Arts

Back to Basics' comeback with disturbing drama

art

Breathe 3 scene by Back to Basics' cast. PHOTO | MARGARETTA WA GACHERU | NMG

Back to Basics has got to be one of the edgiest and experimental theatre companies in Kenya. That is why we had such high expectations of their return to the stage earlier this month. Needless to say, some B2B fans were stymied to find the Jain Bhavan Temple where ‘Breathe III’ was happening, but the public persevered and fans came out in record numbers.

As with the performances of Breathe I and Breathe II, Mbeki Mwalimu assembled a series of quirky true Kenyan stories, collected and narrated by journalist Jackson Biko, to create Breathe III. Mbeki both curated the stories and directed the show.

Presented as a series of animated monologues, B3 generally focused on relationships, mostly unsatisfactory ones between women and men.

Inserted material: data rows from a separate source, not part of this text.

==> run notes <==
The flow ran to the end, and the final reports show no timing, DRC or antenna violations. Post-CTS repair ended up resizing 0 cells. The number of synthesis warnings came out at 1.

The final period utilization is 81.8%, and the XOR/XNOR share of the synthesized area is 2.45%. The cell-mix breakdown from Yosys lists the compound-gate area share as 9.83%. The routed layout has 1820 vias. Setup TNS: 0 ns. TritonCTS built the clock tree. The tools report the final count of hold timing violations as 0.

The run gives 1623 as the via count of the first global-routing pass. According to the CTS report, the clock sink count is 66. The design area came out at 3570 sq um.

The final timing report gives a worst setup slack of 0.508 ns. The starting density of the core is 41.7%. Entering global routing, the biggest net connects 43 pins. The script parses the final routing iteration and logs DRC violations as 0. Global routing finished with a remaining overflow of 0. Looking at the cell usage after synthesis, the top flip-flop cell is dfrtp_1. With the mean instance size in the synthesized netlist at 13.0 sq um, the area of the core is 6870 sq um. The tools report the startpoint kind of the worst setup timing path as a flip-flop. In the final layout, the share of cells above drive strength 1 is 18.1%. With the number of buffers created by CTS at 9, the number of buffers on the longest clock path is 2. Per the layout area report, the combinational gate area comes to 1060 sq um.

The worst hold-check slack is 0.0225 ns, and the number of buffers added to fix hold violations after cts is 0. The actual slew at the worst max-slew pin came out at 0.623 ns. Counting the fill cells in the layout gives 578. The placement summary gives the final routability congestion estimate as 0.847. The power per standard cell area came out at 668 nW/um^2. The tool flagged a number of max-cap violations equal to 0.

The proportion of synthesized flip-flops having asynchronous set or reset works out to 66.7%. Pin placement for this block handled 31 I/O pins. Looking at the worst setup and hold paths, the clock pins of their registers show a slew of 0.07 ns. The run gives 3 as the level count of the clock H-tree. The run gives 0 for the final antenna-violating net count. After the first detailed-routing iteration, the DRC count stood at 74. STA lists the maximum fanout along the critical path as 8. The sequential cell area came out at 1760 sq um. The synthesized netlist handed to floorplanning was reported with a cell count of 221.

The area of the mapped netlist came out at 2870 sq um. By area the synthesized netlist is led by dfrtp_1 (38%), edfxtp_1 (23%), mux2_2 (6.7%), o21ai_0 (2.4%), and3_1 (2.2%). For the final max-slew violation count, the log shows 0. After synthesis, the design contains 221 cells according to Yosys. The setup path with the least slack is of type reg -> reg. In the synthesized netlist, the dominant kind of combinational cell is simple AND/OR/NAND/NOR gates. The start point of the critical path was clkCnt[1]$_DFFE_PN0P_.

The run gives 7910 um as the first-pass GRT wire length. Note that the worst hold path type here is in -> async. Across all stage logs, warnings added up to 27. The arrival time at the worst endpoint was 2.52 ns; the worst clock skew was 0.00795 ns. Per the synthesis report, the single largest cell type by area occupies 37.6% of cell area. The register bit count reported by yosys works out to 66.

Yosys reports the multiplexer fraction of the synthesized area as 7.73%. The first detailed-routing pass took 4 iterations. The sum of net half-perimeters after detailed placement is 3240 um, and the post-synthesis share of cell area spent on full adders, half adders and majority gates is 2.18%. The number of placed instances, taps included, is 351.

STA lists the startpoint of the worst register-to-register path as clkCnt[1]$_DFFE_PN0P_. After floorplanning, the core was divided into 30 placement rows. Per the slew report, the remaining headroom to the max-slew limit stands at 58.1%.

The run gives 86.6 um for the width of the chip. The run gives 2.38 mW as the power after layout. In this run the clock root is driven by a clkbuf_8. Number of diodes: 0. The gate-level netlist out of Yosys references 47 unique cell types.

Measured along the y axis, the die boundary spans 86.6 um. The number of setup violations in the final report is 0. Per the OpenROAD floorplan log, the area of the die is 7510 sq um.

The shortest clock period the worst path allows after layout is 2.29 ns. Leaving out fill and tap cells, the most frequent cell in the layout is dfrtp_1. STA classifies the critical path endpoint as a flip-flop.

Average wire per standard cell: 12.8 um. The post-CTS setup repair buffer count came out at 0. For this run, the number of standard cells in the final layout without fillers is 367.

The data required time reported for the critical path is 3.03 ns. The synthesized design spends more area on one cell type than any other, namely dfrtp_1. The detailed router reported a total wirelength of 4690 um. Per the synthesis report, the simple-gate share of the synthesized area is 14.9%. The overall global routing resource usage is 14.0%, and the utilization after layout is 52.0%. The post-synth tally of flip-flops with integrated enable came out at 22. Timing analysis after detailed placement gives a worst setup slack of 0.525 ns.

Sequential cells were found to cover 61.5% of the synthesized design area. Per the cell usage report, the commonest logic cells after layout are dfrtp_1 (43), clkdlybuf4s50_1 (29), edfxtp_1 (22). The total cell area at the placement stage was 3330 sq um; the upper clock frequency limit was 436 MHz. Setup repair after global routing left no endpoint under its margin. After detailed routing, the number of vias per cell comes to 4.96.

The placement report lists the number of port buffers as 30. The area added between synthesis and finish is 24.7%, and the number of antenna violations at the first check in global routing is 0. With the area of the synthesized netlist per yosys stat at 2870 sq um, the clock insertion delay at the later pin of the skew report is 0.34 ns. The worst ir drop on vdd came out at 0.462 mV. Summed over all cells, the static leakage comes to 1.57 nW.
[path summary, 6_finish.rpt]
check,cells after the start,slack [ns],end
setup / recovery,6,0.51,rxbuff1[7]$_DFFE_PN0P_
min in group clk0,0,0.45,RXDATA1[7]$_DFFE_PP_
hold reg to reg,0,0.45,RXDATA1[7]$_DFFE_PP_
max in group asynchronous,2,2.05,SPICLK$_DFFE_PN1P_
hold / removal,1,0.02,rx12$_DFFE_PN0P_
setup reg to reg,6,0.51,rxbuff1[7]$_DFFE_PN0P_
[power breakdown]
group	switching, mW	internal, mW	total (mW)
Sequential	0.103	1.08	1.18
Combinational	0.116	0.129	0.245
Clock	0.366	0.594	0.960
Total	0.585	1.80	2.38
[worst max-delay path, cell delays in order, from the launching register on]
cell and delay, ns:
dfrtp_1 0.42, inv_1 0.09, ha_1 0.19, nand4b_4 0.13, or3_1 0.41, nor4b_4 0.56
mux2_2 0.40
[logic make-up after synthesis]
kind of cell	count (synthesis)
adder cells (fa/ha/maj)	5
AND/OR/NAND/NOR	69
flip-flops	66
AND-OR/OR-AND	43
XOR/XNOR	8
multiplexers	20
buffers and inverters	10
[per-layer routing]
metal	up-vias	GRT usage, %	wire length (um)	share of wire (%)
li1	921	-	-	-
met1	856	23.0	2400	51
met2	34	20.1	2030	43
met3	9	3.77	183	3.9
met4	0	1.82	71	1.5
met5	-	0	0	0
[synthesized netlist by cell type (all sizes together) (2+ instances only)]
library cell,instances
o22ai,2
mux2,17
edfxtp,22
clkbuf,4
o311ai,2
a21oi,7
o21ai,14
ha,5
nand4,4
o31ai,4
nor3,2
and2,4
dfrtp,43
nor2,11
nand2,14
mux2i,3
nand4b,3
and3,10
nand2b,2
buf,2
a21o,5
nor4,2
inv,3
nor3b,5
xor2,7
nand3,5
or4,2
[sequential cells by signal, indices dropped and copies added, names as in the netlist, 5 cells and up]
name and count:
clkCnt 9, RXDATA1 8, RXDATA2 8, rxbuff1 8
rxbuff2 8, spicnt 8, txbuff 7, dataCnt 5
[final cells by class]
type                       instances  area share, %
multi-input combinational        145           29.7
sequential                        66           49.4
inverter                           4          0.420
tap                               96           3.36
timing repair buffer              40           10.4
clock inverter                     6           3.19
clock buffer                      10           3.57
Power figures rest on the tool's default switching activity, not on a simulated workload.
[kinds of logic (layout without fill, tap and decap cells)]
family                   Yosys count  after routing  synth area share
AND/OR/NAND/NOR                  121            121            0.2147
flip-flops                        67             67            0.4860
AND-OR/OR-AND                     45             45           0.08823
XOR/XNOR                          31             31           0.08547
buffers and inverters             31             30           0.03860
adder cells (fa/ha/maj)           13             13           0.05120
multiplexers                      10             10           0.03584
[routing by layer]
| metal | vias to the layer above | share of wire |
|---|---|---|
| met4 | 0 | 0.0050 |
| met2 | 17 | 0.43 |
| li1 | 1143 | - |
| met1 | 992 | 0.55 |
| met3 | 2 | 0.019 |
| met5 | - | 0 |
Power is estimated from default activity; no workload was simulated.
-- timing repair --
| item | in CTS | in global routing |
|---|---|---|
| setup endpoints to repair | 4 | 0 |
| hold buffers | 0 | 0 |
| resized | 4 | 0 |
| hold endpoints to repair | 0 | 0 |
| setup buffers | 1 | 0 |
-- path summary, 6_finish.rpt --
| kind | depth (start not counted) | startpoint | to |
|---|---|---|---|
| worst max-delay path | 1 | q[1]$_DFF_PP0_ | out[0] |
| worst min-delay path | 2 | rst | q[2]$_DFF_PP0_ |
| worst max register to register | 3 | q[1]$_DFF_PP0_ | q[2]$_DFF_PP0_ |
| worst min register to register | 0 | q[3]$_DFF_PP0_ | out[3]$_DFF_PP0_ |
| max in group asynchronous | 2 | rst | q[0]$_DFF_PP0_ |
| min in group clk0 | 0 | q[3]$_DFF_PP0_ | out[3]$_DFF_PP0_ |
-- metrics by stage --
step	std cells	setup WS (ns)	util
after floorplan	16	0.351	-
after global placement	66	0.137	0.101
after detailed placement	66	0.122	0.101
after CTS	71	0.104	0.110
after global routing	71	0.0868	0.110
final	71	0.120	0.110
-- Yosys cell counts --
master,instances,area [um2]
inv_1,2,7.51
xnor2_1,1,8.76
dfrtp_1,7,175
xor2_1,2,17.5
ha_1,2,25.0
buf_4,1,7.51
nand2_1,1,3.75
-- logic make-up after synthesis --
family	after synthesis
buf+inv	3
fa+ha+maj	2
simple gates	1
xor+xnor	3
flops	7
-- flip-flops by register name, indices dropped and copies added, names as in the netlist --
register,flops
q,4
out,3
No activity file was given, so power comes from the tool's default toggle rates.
==> /design/flow/design.v <==
module voting(clk,rst,a,b,c,key_val,vote_done,a_out,b_out,c_out,total,win);
input clk;
input rst;
input a,b,c;
input [3:0]key_val;
input vote_done;
output reg [6:0]a_out;
output reg [6:0]b_out;
output reg [6:0]c_out;
output reg [6:0]total;
output reg [1:0] win;
parameter [1:0]KEY=2'b00;
parameter [1:0]VOTE=2'b01;
parameter [1:0]RESULT=2'b10;
reg[1:0] state;
reg tie;
always @ (posedge clk or posedge rst)
begin
if(rst) state<=KEY;
else case(state)
  KEY: state <=  key_val==4'b1111 ? VOTE : KEY;
  VOTE: state <= vote_done ? RESULT : VOTE;
  RESULT:state <= tie ? VOTE : RESULT;
    endcase
end
always @ (posedge clk or posedge rst)
  begin
if(rst) begin
a_out<=7'h0;
b_out<=7'h0;
c_out<=7'h0;
total<=7'h0;
tie<=7'h0;
end
else case(state)
  KEY:  begin a_out<=7'h0;
	b_out<=7'h0;
	c_out<=7'h0;
	total<=7'h0;
	tie<=7'h0;  end
  VOTE: begin
        if(tie)begin 
            a_out<=7'h0;
				b_out<=7'h0;
				c_out<=7'h0;
				total<=7'h0;
				tie<=7'h0;
            end
        case(0)
        a:a_out<=a_out + 1;
        b:b_out<=b_out + 1;
        c:c_out<=c_out + 1;
        endcase
      end
  RESULT: begin  
            total<=a_out+b_out+c_out;
			 if(a_out > b_out && a_out >c_out) win<=2'b00;
			 else begin
						if(b_out > a_out && b_out >c_out) win<=2'b01;
						else win<=2'b10;
					end
          if((a_out==b_out && a_out>c_out) || (a_out==c_out && a_out>b_out) || (b_out==c_out && c_out>a_out)|| (a_out==c_out  && b_out==c_out ))begin 
          tie<=1'b1;win<=2'b11; end
          else tie <= 1'b0; end 
    endcase
end
endmodule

Yet one of the most engaging tales of the five who are traveling by train from Nairobi to Mombasa is about a guy struggling to stay alive in the slum. Brio, according to Nick Ndeda, didn’t have a problem with women. His primary concern was surviving in light of the poverty and violence he incurred on a daily basis in Kibera.

Ndeda, like the other four storytellers, went into graphic detail about gritty struggles that made their stories so incredible.

What made Ndeda’s Brio such a compelling character is not just Biko’s depiction of the risky business of Brio’s not getting raped, robbed, or killed every day in the slum. It’s the way Ndeda grabbed his character and got physical with his portrayal of this boy who eventually would become a prize-winning boxer.

It's the one happy ending in the show. The rest are bitter-sweet affairs, except in the end when Nick and Martin Githinji stand up to try to defend men in light of the tales told by three powerful women actors who have deep grievances with men, starting with Mary Mwikali.

Mwikali gives us some of the lighter moments of the show, especially when she asserts her own agency in admitting she’d been shamelessly addicted to sex for three years!

She tells her story to total strangers who, like us, are fully swept up in her charismatic portrayal of a woman daring to overthrow her frustrations with men by taking charge of her relationships and thus her life. Mwikali’s capacity for making us laugh and cry with her character is one of the gifts of Breathe 3.  

Unfortunately, Shazmeen Bank’s character has been wounded so deeply by her man that she can only express herself as a victim of her spouse’s alcoholism, womanizing, and psychological abuse. Unlike Mwikali’s character, she’s wholly oppressed by her spouse, thus making her piece the most painful in the show.

Her latent rage comes pouring out as the train passengers slept. Apparently, hers is an internal monologue drafted in a letter she had written to the guy. Ultimately, her reality is that she’s stuck in a rut like so many married wives, seething with silent rage, who suffer in silence and can’t find their way out of their victimhood.

In yet another contrast, Wakio Ndenge’s character is a fighter whom we initially meet, not in the train but in front of the main stage curtain, musing on her miseries. The train has evaporated from the scene, so this is the most surreal episode.

Domestic violence is again a theme running through her tale, but it’s preceded by her thinking about an abortion she has had and the feelings of guilt and low self-esteem that followed that decision. It isn’t quite clear why her man shows up at that moment, but she and Ndeda get into both a verbal and a physical brawl that looks deadly.

Fortunately, she survives but the message is plain: women have major problems with men.

Yet once we get back to the train, it’s as if nothing had happened the whole night. All three women disembark while only Ndeda and Martin Githinji are left to a quasi-rap rendition of what makes a man. They’re made to look slightly absurd as a defense of the male, especially after all we have heard.

But the tragicomic tone of their dialogue tops off a tale that paints an unhappy portrait of not just spousal relations. We also detect a broader, unsettled undercurrent in Kenyan society. It’s sadly polluted with violence, injustice, and impunity which has seeped into the deeper dimensions of people’s personal lives.

Breathe 3 was a painfully disturbing show to watch but it’s also a provocative one, poignantly told by a team of some of Nairobi’s most talented actors.